Since she really didn’t want to live in Santa Fe with me—mostly because of the altitude and the winters—Mother chose to go live with Jen in Rochester. As soon as I could, I got to New Orleans and spent some weeks clearing out her stuff and closing up her house. That fall she did quite well, but in the winter she went into serious decline again. In January, 2013 I went there for her 94th birthday and to help Jen with the hospice. On the evening of March 2, while I was sitting at her bedside holding her hand, Mother died.

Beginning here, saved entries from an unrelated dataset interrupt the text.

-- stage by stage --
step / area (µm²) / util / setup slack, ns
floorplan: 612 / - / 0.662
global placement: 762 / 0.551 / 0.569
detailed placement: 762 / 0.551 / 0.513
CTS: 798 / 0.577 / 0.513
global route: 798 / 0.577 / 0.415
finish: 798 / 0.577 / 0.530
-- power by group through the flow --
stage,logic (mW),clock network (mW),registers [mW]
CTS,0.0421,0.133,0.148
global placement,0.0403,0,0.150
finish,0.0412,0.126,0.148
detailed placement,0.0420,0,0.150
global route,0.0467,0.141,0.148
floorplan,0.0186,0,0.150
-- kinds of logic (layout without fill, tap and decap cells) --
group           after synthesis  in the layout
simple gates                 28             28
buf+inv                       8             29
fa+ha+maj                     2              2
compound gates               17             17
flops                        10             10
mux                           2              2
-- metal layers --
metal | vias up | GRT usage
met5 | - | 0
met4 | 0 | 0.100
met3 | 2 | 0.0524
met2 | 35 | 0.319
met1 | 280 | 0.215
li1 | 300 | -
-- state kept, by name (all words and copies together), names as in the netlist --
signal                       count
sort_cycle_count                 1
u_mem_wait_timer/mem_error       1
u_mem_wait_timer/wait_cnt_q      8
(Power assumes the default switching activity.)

Suddenly my problematic future was solved. Mother had made me the Trustee of her Family Trust, and I discovered that she’d left both Jen and me annuities. All those years I’d never even suspected that Mother had any appreciable assets other than the little Metairie house and was really astounded to learn that she’d somehow accumulated a sizable stash. My first act as Trustee was to sell the house to the long-time neighbor on a mortgage to provide Jen and me regular payments at a much better rate of interest than we’d get anywhere else.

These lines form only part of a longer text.